Prometeo, dunque, il “liberatore”…
Ma oggi?… L’uomo ha ancora bisogno di “essere liberato” da Prometeo?…
Di quale “strumento” di liberazione necessità l’uomo, e da quali catene si deve liberare?…
Quale “dono” potrebbe un “moderno Prometeo” regalare a questo genere umano così in catene?…
Sulla nostra scena, dieci “moderni Prometeo” che sono “strumento di liberazione”… e “catene”… al tempo stesso.
Prometeo è ancora oggi il Titano che sublima le ansie e le aspettative, le proiezioni e gli incubi del nostro tempo.
La tragedia eschilea, infatti, insiste su individuale e collettivo, su rivolta e ricerca di sé, su passato e futuro: Prometeo apre il mistero di Eschilo non solo all’oggi, ma al tempo che verrà. Prometeo è la “possibilità” che ciascuno ha per cambiare il proprio futuro. È il “grimaldello” che apre i lucchetti che chiudono le catene del nostro tempo…
Ma è un grimaldello che non ci viene donato con un “libretto delle istruzioni”…
I modi per liberarsi, l’uomo… ciascuno di noi… li deve trovare da solo!…
Perché il “nostro Fuoco” non serve per riuscire ad “essere come gli dei”… ma per smettere di sentire l’esigenza di dovergli assomigliare…
Il Potere… L’Arte… L’Ordine/Dis-ordine… Il Per-dono… Il Dubbio… Il Tempo… La Morte… La Conoscenza… L’Amore… Il Limite… La Verità… sono questi i doni che oggi Prometeo potrebbe portare in dote ad un uomo schiacciato, mortificato, in difficoltà a vedere una via d’uscita, spesso egli stesso fautore della propria stessa prigionia…
Un Prometeo, portatore di fuoco che non deve essere liberato solo dalle catene di Zeus… ma che deve essere liberato… dentro di noi… più che mai!
Prometeo è in ognuno di noi, ogni storia vera, che ognuno di noi vive, è storia prometeica.
… ognuno di noi è condannato ad essere libero…
J. P. Sartre

Questo spettacolo nasce dalla collaborazione tra il Liceo Classico “B. Rambaldi” di Imola e la Compagnia Teatrale della Luna Crescente, che con Corrado Gambi tiene un laboratorio da due anni.

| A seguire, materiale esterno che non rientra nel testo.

What follows belongs to an exercise in optimizing a design on an open flow for small area; a production flow would make more cautious choices.
Where RTL was checked, it was by simulation tests only, not by an equivalence proof against the original.
Power figures rest on the tool's default switching activity, not on a simulated workload.

== before ==
Design esc_top, start of the top module:
module esc_top #(
  parameter int tick_div = 64,
  parameter int debounce = 3
) (
  input  logic                              clk,
  input  logic                              reset,
  input  logic [esc_pkg::axil_addr_w-1:0]   awaddr,
  input  logic                              awvalid,
  output logic                              awready,
  input  logic [esc_pkg::axil_data_w-1:0]   wdata,
  input  logic [esc_pkg::axil_data_w/8-1:0] wstrb,
  input  logic                              wvalid,
  output logic                              wready,
  output logic [1:0]                        bresp,
  output logic                              bvalid,
  input  logic                              bready,
  input  logic [esc_pkg::axil_addr_w-1:0]   araddr,
  input  logic                              arvalid,
  output logic                              arready,
  output logic [esc_pkg::axil_data_w-1:0]   rdata,
  output logic [1:0]                        rresp,
  output logic                              rvalid,
  input  logic                              rready,
  input  logic                              encoder_a,
  input  logic                              encoder_b,
  input  logic                              pwm_en,
  output logic                              motor_positive,
  output logic                              motor_negative
);
Size in the first run: about 290 flip-flops, ~110 I/O pins, roughly 0.018 mm^2 of cells after synthesis.
clock: 20.0 ns
lec_check: 0
abc_area: 1
cap_margin: 20
core_margin: 2
core_utilization: 40
slew_margin: 20
synth_hierarchical: 1
standard.sh (not shown) runs the stock make flow with config.mk's settings and CLKGATE_MAP_FILE= SYNTH_SCRIPT=/design/flow/synth_recipe.tcl, a recipe that flattens the netlist after the stock synthesis.
==> flow/flow/run.sh <==
#!/bin/bash
# Layout flow: the standard flow (standard.sh, unchanged synthesis),
# with two settings passed to ORFS's make:
#  - the input and output port buffers are sky130_fd_sc_hd__buf_1 (the
#    standard flow's buffer_ports picks a larger delay buffer);
#  - clock tree synthesis without dummy loads, with its own buffer list and
#    sink clustering (the standard flow's CTS_ARGS replaces ORFS's default arguments).
# Each tool's full output is in the ORFS logs under orfs/logs/, and make's
# output in flow_make.log in this folder.
set -euo pipefail
cd "$(dirname "$0")/.."
bash standard.sh \
  "BUFFER_PORTS_ARGS=-buffer_cell sky130_fd_sc_hd__buf_1" \
  "CTS_ARGS=-sink_clustering_enable -repair_clock_nets -dont_use_dummy_load -buf_list sky130_fd_sc_hd__clkbuf_8 -sink_clustering_size 15 -sink_clustering_max_diameter 60" \
  finish > flow_make.log 2>&1
#### Input delta (after over before)
diff --git a/flow/design.v b/flow/design.v
--- a/flow/design.v
+++ b/flow/design.v
@@ -1693,32 +1693,32 @@
   esc_fa u548 (.a(c521), .b(s522), .c(c547), .s(s548), .co(c548));
   esc_fa u549 (.a(c522), .b(c498), .c(c548), .s(s549), .co(c549));
   assign acc_l_next = {~s538, ~s537, ~s536, ~s535, ~s534, ~s533, ~s532, ~s531, ~s530, ~s529, ~s528, ~s527, ~s526, ~s525, ~w523};
   assign acc_u_next = {c549, ~s549, ~s548, ~s547, ~s546, ~s545, ~s544, ~s543, ~s542, ~s541, ~w539};
   assign acc_c_next = ~c538;
   assign w550 = ~w539 & ~s541 & ~s542 & ~s543 & ~s544 & ~s545 & ~s546 & ~s547 & ~s548 & ~s549;
   assign w551 = c549 ^ (~c538 & w550);
   assign w552 = ~c538 ? ~w550 : (~w539 | ~s541 | ~s542 | ~s543 | ~s544 | ~s545 | ~s546 | ~s547 | ~s548 | ~s549);
-  assign w553 = (acc_l[3] & ~pwm_q[0]) | (acc_l[3] & 1'b0) | (~pwm_q[0] & 1'b0);
-  assign w554 = (~w523 & ~pwm_q[1]) | (~w523 & w553) | (~pwm_q[1] & w553);
-  assign w555 = (~s525 & ~pwm_q[2]) | (~s525 & w554) | (~pwm_q[2] & w554);
-  assign w556 = (~s526 & ~pwm_q[3]) | (~s526 & w555) | (~pwm_q[3] & w555);
-  assign w557 = (~s527 & ~pwm_q[4]) | (~s527 & w556) | (~pwm_q[4] & w556);
-  assign w558 = (~s528 & ~pwm_q[5]) | (~s528 & w557) | (~pwm_q[5] & w557);
-  assign w559 = (~s529 & ~pwm_q[6]) | (~s529 & w558) | (~pwm_q[6] & w558);
-  assign w560 = (~s530 & ~pwm_q[7]) | (~s530 & w559) | (~pwm_q[7] & w559);
-  assign w561 = (~s531 & ~pwm_q[8]) | (~s531 & w560) | (~pwm_q[8] & w560);
-  assign w562 = (~s532 & ~pwm_q[9]) | (~s532 & w561) | (~pwm_q[9] & w561);
-  assign w563 = (~s533 & ~pwm_q[10]) | (~s533 & w562) | (~pwm_q[10] & w562);
-  assign w564 = (~s534 & ~pwm_q[11]) | (~s534 & w563) | (~pwm_q[11] & w563);
-  assign w565 = (~s535 & ~pwm_q[12]) | (~s535 & w564) | (~pwm_q[12] & w564);
-  assign w566 = (~s536 & ~pwm_q[13]) | (~s536 & w565) | (~pwm_q[13] & w565);
-  assign w567 = (~s537 & ~pwm_q[14]) | (~s537 & w566) | (~pwm_q[14] & w566);
-  assign w568 = (~s538 & ~pwm_q[15]) | (~s538 & w567) | (~pwm_q[15] & w567);
+  assign w553 = (acc_l[3] & ~pwm_q[0]) | (~(acc_l[3] ^ pwm_q[0]) & 1'b0);
+  assign w554 = (~w523 & ~pwm_q[1]) | (~(~w523 ^ pwm_q[1]) & w553);
+  assign w555 = (~s525 & ~pwm_q[2]) | (~(~s525 ^ pwm_q[2]) & w554);
+  assign w556 = (~s526 & ~pwm_q[3]) | (~(~s526 ^ pwm_q[3]) & w555);
+  assign w557 = (~s527 & ~pwm_q[4]) | (~(~s527 ^ pwm_q[4]) & w556);
+  assign w558 = (~s528 & ~pwm_q[5]) | (~(~s528 ^ pwm_q[5]) & w557);
+  assign w559 = (~s529 & ~pwm_q[6]) | (~(~s529 ^ pwm_q[6]) & w558);
+  assign w560 = (~s530 & ~pwm_q[7]) | (~(~s530 ^ pwm_q[7]) & w559);
+  assign w561 = (~s531 & ~pwm_q[8]) | (~(~s531 ^ pwm_q[8]) & w560);
+  assign w562 = (~s532 & ~pwm_q[9]) | (~(~s532 ^ pwm_q[9]) & w561);
+  assign w563 = (~s533 & ~pwm_q[10]) | (~(~s533 ^ pwm_q[10]) & w562);
+  assign w564 = (~s534 & ~pwm_q[11]) | (~(~s534 ^ pwm_q[11]) & w563);
+  assign w565 = (~s535 & ~pwm_q[12]) | (~(~s535 ^ pwm_q[12]) & w564);
+  assign w566 = (~s536 & ~pwm_q[13]) | (~(~s536 ^ pwm_q[13]) & w565);
+  assign w567 = (~s537 & ~pwm_q[14]) | (~(~s537 ^ pwm_q[14]) & w566);
+  assign w568 = (~s538 & ~pwm_q[15]) | (~(~s538 ^ pwm_q[15]) & w567);
   assign pid_lt1 = w551 | ~(w552 | acc_l[3] | ~w523 | ~s525 | ~s526 | ~s527 | ~s528 | ~s529 | ~s530 | ~s531 | ~s532 | ~s533 | ~s534 | ~s535 | ~s536 | ~s537 | ~s538);
   assign pid_gt = w552 | w568;
   assign pid_lo = {~s538, ~s537, ~s536, ~s535, ~s534, ~s533, ~s532, ~s531, ~s530, ~s529, ~s528, ~s527, ~s526, ~s525, ~w523, acc_l[3]};
   assign error = {~c17, s17, s16, s15, s14, s13, s12, s11, s10, s9, s8, s7, s6, s5, s4, s3, w1};
   assign integ_next = {w49, w48, w47, w46, w45, w44, w43, w42, w41, w40, w39, w38};
   always_comb begin
     if (pid_lt1) begin
       duty_next = pwm_q;
@@ -1768,18 +1768,18 @@
   always_comb begin
     logic c;
     c      = tick3;   
     cnt_ge = 1'b1;
     cnt_lt = 1'b0;
     for (int i = 0; i < 16; i++) begin
       pwm_inc[i] = pwm_cnt[i] ^ c;
       c          = c & pwm_cnt[i];
-      cnt_ge     = (pwm_cnt[i] & ~pwm_q[i]) | (pwm_cnt[i] & cnt_ge) | (~pwm_q[i] & cnt_ge);
-      cnt_lt     = (~pwm_cnt[i] & duty[i]) | (~pwm_cnt[i] & cnt_lt) | (duty[i] & cnt_lt);
+      cnt_ge     = (pwm_cnt[i] & ~pwm_q[i]) | (~(pwm_cnt[i] ^ pwm_q[i]) & cnt_ge);
+      cnt_lt     = (~pwm_cnt[i] & duty[i]) | (~(pwm_cnt[i] ^ duty[i]) & cnt_lt);
     end
   end
   always_comb begin
     pos_next = 1'b0;
     neg_next = 1'b0;
     if (drive_on) begin
       case (dir)
         2'd1: pos_next = pwm_bit;
[summary]
- after vs. before: final critical delay including setup and external delays went up by 170 ps.
- Compared to before, after has share of synthesized cell area in full adder, half adder and majority cells 2.5 points higher.
- Against before, total cell area at the placement stage in after rose slightly.
- Summary of after over before: proportion of power drawn by the clock network down 0.5 points, number of antenna violations at the first check in global routing held, global-route usage now smaller.
- In after the peak supply drop turned out 5.5% higher than in before.
- In after relative to before, area of the multi-input gates had gone up by a few percent.
- For synthesis-to-finish area growth, before and after come out practically identical.
- From before to after the numbers moved as follows: portion of total power attributed to combinational logic shows no meaningful change, vias after detailed routing went up by 45, gate count of the mapped netlist climbed about 1.6%, die area picked up an extra 820 um^2.
- Wire length reported by the detailed router grows slightly when moving from before to after.
Function not checked in before: the RTL went through the layout flow alone.

what the ideal ports hide:
In the flow no input, the clock included, has a driving cell. The finished layouts below were timed again as built, in two steps.
Step 1 (the two cells are an assumption about what drives the block):
set clk [get_ports {clk}]
set_driving_cell -lib_cell sky130_fd_sc_hd__clkbuf_16 $clk
set_driving_cell -lib_cell sky130_fd_sc_hd__buf_2 [delete_from_list [all_inputs] $clk]
Step 2 moves the port delays by t, midway between the first and last clock arrival at a register: inputs arrive t later, outputs are due t later. That takes back most of the time a late clock gives input paths.
Three values: no drivers, after step 1, after step 2; two values: the first two.
run | t, ns | setup WS [ns] | worst hold slack (ns) | slew at the worst register clock pin (ns)
before | 0.655 | 1.642 / 1.642 / 1.642 | 0.333 / 0.333 / 0.333 | 0.11 / 0.11
after | 0.639 | 1.470 / 1.470 / 1.470 | 0.334 / 0.334 / 0.334 | 0.10 / 0.10
After both steps setup and hold are still met in every run listed.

Un laboratorio che tende a un teatro come strumento di espressione di sé, come strumento di relazione con l’altro da sé, come maschera del sé, come strumento di ri-velazione e scoperta del sé…
Qui si dà corpo alle grandi possibilità espressive di ognuno di noi, possibilità spesso ingabbiate dai linguaggi in uso nella quotidianità… La voce, il corpo, la parola, il gesto, i codici, le consuetudini… Un piccolo viaggio alla scoperta di nuove possibilità per ciascuno, possibilità che appartengono al linguaggio teatrale, possibilità che sono alla base della storia del teatro… da quello classico, fino alla ricerca contemporanea… possibilità che rendono ognuno di noi, unico e irripetibile.
Oltre a “Prometeo”, nel 2012 è stato prodotto lo spettacolo “Antigone”.